▶ EXERCISE BRIEF:
Pick each line containing "posedge" out of the records.

───── SUPPLIED INFORMATION ─────

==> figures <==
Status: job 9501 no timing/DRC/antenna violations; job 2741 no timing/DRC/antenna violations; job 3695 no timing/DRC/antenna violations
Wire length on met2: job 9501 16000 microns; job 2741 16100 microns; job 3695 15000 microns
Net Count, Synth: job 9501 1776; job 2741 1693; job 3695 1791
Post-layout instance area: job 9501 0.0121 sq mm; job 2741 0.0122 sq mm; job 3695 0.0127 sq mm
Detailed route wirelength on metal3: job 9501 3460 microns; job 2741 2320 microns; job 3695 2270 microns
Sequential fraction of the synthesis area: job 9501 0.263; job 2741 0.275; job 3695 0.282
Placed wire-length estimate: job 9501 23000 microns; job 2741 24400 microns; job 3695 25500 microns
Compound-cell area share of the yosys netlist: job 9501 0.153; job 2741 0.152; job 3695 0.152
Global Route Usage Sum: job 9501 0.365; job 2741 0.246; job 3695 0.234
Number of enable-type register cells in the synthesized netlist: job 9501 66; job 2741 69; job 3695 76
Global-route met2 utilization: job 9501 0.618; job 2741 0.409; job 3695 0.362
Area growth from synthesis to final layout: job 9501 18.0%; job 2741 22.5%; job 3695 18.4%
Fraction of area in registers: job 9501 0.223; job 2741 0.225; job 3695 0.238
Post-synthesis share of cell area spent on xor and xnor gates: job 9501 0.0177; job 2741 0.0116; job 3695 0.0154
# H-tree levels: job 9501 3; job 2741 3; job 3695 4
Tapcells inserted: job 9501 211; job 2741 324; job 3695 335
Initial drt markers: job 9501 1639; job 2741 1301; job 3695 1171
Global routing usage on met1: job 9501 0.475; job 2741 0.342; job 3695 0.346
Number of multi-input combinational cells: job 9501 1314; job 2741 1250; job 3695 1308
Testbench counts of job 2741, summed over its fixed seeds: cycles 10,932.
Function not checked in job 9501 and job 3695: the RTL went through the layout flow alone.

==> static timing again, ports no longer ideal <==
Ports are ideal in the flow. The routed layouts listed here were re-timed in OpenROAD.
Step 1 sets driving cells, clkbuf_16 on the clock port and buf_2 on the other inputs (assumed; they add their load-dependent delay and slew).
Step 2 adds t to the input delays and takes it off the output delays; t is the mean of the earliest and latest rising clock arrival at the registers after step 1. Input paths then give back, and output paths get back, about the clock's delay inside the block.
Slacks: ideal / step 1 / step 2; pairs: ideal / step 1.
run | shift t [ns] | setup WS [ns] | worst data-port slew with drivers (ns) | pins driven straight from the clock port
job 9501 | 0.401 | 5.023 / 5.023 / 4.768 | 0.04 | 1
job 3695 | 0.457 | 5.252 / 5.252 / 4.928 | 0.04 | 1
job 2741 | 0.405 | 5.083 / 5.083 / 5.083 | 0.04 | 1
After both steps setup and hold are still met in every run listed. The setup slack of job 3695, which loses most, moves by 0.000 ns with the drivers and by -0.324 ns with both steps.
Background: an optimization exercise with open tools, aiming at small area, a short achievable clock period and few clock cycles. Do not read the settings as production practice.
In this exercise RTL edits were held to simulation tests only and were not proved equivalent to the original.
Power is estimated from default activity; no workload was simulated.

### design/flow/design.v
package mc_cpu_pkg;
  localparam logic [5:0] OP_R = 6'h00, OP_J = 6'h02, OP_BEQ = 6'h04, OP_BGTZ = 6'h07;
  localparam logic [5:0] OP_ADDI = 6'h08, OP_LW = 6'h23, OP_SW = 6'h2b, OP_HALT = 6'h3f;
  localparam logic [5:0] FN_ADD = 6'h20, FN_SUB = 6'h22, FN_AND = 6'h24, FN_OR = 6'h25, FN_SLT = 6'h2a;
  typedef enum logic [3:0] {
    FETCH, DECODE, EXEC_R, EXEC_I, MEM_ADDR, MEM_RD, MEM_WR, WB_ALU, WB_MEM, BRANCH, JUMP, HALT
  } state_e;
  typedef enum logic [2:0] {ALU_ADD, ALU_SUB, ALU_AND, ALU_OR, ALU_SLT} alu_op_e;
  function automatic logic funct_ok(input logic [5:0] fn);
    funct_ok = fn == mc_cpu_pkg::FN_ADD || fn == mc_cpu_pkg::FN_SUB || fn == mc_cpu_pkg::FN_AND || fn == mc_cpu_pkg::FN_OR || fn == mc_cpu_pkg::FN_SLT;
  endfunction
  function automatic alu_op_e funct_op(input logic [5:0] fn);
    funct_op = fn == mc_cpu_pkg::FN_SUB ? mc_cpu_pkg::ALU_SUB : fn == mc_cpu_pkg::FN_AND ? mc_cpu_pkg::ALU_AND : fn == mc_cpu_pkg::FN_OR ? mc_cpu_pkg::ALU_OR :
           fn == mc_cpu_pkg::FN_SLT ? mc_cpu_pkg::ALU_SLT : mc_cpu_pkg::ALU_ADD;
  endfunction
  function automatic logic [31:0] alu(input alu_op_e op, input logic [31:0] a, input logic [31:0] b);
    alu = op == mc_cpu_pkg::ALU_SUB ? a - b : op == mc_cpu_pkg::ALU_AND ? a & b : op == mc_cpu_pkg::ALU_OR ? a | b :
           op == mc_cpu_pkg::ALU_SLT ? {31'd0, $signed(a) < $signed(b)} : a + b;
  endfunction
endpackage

─────
───── SUPPLIED INFORMATION ─────

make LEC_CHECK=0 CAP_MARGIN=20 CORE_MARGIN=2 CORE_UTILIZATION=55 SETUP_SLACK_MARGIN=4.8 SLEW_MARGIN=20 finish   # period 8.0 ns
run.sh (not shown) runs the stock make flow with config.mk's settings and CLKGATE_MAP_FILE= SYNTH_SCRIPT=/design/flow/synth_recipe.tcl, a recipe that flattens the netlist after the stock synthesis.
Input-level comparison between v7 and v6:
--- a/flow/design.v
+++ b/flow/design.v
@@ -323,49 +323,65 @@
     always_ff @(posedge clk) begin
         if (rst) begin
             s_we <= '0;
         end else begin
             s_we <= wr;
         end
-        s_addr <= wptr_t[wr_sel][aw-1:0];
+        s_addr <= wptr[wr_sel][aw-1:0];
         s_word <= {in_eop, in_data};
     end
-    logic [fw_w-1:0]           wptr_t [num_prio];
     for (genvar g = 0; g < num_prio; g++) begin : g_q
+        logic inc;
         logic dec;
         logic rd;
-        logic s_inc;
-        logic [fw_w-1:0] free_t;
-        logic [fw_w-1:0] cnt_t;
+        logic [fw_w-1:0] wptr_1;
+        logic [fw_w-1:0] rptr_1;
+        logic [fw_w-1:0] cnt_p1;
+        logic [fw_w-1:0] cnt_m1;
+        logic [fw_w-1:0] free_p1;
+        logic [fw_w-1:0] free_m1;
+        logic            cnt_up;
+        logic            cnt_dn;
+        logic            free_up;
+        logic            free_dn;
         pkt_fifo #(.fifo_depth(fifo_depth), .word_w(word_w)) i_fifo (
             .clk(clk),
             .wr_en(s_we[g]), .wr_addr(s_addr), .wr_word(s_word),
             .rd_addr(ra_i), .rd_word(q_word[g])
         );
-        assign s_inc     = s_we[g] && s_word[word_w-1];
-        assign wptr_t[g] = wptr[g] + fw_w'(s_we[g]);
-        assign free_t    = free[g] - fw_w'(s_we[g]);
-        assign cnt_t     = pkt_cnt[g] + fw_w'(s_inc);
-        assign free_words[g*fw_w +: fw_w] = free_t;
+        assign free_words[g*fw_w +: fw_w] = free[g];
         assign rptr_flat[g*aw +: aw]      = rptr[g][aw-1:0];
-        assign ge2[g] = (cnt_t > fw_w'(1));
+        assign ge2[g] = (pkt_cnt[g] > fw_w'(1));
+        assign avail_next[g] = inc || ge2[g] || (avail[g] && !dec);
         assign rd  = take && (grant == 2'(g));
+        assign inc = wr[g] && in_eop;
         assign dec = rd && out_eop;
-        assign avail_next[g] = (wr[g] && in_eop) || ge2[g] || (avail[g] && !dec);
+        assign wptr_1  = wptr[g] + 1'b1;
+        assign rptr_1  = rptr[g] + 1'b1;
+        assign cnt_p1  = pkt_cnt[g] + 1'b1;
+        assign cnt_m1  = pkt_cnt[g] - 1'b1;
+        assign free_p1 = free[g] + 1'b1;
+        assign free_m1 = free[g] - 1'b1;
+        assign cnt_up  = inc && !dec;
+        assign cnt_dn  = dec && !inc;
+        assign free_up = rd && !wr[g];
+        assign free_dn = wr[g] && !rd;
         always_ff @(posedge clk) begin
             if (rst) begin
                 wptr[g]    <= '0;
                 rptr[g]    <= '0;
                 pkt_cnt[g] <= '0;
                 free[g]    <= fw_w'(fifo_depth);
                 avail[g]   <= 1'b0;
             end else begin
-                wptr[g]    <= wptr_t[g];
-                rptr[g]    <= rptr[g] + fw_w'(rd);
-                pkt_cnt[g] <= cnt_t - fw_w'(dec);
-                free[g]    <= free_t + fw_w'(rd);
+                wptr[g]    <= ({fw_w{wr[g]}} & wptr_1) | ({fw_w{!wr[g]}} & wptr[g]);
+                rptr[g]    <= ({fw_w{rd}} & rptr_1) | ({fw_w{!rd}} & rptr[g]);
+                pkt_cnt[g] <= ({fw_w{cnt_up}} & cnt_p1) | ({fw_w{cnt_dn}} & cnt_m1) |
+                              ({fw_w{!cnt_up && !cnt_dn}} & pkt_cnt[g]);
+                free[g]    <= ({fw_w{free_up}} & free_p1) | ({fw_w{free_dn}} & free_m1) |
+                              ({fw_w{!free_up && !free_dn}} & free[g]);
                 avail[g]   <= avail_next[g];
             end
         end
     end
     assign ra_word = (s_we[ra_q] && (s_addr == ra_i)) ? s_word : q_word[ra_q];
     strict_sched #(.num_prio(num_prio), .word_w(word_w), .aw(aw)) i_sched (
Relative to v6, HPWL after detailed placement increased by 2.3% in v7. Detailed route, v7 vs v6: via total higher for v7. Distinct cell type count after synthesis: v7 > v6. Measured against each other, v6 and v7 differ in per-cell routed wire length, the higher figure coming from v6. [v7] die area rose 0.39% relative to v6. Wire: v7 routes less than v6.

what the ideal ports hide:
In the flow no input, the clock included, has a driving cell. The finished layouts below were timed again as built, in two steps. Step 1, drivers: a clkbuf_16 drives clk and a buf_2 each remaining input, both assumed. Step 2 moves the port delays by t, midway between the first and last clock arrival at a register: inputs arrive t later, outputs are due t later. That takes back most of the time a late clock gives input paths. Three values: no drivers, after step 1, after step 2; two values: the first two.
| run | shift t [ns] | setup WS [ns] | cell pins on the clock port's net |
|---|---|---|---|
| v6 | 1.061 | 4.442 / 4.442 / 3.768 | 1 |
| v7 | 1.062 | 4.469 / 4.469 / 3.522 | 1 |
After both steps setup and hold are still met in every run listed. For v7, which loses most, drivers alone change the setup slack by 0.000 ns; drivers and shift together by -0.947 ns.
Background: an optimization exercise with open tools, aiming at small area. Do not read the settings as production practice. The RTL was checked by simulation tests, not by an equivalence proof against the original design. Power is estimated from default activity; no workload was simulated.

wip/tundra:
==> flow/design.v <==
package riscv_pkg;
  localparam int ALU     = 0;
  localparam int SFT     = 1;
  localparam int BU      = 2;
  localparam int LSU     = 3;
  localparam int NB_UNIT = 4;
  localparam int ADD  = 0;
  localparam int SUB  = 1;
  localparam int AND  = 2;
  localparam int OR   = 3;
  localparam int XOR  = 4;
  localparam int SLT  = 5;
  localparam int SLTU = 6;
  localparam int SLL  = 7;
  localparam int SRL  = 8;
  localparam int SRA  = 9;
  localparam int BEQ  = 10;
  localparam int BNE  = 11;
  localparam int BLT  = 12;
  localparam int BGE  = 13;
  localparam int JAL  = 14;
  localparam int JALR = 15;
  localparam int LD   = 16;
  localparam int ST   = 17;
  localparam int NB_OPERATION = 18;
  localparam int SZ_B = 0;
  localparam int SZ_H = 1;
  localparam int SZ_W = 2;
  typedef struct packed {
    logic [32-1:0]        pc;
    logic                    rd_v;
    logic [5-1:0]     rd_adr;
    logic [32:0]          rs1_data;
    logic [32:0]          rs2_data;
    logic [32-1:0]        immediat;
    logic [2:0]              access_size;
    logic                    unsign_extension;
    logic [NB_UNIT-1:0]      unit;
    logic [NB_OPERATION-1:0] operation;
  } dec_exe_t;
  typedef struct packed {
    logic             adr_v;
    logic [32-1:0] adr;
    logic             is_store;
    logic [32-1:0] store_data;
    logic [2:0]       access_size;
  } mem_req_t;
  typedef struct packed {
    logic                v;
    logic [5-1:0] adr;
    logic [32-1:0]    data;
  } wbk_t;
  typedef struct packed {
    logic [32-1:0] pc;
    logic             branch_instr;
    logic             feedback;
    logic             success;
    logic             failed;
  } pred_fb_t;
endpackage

─────
───── SUPPLIED INFORMATION ─────

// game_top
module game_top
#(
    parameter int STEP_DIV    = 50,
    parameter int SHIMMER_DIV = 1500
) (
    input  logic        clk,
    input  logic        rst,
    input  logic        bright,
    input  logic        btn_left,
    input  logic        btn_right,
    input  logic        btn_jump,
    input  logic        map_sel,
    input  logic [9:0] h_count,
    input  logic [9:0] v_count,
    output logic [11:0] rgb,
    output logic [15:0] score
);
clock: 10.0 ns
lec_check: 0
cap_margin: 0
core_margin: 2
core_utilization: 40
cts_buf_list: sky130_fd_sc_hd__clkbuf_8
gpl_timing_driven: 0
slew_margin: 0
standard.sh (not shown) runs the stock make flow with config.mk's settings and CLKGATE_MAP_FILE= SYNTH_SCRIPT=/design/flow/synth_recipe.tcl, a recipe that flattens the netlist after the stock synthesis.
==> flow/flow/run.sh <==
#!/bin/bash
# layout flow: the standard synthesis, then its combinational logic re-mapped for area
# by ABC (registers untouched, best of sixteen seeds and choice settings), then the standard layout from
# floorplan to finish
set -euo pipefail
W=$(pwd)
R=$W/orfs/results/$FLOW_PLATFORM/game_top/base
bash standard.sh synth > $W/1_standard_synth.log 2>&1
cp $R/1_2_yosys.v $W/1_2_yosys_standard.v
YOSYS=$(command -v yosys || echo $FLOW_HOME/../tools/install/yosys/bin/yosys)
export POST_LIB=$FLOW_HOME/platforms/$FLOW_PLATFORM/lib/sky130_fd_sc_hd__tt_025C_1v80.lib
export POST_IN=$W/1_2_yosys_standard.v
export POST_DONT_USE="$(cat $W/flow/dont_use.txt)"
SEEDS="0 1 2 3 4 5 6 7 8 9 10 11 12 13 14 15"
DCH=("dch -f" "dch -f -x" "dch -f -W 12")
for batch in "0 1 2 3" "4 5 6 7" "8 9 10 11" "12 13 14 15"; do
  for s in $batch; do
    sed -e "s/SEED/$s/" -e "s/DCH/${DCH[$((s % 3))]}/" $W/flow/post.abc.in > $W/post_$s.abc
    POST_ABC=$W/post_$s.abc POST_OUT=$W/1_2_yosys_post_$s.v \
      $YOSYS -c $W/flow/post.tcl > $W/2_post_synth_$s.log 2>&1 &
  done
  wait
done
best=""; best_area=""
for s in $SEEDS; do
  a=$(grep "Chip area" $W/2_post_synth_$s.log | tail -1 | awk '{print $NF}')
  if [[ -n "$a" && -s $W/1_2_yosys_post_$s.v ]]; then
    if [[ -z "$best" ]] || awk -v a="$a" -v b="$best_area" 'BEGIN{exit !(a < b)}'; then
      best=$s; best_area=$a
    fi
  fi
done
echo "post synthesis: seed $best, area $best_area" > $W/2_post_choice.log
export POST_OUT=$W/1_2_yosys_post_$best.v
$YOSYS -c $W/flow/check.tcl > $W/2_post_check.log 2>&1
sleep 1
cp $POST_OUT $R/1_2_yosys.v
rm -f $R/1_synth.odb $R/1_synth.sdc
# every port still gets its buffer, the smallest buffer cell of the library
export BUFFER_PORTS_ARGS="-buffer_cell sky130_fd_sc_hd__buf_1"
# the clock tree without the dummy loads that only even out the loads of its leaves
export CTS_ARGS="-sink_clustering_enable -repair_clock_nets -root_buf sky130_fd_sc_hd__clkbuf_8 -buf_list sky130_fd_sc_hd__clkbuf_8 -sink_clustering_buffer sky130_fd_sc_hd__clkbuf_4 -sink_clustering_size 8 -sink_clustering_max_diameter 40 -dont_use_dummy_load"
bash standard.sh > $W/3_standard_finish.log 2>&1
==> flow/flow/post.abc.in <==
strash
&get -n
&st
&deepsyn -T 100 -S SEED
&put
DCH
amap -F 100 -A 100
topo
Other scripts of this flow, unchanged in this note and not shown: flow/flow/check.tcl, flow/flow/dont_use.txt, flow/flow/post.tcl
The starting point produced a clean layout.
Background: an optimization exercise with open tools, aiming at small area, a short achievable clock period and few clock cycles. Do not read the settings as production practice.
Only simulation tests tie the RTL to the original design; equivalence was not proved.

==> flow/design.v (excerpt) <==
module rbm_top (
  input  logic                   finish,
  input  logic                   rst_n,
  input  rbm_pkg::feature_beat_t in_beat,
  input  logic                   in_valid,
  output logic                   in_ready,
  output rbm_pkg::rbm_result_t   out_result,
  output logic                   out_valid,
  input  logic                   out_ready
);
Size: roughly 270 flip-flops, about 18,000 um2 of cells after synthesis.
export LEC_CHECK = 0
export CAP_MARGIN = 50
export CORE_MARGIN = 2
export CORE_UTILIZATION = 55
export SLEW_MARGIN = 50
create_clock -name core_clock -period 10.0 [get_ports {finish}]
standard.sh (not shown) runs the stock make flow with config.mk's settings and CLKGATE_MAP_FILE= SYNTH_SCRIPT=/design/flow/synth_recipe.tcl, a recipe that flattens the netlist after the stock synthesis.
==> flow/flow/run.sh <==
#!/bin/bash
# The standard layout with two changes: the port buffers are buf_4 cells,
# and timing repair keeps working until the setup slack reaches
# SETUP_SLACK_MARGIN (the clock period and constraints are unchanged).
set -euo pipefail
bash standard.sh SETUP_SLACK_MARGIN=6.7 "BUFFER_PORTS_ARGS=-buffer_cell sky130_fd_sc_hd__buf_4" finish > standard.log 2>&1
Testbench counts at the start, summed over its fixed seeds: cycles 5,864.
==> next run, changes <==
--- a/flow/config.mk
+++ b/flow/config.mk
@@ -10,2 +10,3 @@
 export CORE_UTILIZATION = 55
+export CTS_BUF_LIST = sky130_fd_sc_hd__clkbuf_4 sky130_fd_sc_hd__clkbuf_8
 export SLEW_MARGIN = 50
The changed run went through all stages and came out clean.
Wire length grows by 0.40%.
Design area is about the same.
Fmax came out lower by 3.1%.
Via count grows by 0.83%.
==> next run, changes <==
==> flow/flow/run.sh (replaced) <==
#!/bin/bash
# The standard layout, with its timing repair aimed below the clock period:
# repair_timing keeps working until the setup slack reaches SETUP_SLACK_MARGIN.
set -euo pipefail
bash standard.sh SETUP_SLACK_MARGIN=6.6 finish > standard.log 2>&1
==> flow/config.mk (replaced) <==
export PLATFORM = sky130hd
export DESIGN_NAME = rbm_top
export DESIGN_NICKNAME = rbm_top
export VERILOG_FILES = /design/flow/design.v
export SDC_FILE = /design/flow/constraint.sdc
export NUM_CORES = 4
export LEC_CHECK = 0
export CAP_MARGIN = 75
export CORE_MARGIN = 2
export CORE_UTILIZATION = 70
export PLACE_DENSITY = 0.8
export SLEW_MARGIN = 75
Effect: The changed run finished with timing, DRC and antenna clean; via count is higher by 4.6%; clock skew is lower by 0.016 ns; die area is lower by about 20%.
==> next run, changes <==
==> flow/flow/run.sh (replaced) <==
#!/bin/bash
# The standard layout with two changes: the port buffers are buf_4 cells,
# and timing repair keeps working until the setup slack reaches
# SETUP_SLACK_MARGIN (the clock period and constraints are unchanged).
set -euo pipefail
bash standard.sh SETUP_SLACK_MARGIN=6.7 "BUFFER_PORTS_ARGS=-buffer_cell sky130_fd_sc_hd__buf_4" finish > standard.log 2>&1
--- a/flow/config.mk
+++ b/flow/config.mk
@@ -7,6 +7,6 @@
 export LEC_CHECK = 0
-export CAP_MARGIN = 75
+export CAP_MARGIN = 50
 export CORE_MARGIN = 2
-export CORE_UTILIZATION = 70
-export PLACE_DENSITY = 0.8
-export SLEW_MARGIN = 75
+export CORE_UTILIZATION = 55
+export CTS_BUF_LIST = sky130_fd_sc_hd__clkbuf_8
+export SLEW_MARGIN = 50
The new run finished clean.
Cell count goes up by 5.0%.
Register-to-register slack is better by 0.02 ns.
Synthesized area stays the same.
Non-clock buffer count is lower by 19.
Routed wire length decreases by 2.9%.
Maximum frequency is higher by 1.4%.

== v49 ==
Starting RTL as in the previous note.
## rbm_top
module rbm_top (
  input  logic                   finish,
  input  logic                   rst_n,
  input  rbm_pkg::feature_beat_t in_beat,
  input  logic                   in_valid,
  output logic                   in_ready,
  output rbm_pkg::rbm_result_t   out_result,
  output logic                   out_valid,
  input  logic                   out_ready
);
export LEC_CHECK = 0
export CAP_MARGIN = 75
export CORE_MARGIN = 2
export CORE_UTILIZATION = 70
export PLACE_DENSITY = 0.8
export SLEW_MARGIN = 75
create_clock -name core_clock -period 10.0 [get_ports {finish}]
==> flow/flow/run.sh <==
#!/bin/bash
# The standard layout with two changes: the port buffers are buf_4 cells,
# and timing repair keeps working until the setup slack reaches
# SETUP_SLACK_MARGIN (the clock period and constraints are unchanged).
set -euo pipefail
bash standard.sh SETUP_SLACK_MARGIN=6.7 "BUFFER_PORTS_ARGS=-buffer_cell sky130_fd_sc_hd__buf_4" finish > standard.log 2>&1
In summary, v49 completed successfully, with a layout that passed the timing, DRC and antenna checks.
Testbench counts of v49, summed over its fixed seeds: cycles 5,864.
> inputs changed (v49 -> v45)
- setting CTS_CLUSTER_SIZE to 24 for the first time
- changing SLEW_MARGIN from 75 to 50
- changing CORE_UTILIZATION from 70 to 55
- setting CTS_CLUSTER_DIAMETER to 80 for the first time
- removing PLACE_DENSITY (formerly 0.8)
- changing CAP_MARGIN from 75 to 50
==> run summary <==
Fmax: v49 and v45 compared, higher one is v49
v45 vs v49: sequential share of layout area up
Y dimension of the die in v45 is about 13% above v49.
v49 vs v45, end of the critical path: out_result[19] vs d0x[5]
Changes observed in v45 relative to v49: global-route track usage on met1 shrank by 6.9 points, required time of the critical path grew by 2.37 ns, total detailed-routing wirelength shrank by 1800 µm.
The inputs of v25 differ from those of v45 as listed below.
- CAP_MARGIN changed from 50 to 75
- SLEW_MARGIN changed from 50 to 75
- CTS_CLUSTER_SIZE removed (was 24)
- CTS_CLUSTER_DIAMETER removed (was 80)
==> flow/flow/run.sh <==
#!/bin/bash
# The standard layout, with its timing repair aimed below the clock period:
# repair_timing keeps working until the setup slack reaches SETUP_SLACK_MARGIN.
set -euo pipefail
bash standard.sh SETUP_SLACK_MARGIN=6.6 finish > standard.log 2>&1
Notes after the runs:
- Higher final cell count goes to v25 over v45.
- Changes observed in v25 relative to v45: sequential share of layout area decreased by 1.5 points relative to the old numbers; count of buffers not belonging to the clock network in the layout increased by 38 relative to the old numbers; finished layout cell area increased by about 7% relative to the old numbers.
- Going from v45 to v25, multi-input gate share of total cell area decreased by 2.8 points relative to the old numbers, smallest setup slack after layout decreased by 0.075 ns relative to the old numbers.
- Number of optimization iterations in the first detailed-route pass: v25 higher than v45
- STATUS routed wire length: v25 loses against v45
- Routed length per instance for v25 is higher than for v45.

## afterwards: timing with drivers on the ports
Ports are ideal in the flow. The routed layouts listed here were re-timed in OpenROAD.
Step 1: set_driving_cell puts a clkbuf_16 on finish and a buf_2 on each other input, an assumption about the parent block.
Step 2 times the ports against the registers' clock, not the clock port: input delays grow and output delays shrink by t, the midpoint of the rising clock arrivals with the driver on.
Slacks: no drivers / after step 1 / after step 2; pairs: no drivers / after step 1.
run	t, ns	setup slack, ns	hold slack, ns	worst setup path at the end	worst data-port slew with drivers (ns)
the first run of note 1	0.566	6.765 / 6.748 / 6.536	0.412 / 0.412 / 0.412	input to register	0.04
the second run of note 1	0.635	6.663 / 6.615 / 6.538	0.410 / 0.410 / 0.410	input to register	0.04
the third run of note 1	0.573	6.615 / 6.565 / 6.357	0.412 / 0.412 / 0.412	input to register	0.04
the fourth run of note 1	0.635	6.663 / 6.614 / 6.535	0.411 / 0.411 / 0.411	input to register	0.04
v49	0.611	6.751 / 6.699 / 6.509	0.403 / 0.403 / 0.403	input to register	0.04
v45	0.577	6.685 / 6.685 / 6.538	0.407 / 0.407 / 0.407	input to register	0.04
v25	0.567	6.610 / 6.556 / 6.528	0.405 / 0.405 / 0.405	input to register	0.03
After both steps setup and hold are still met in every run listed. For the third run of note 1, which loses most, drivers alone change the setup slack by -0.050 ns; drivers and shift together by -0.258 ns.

─────

▶ RESPONSE TO THE TASK:
     always_ff @(posedge clk) begin
         always_ff @(posedge clk) begin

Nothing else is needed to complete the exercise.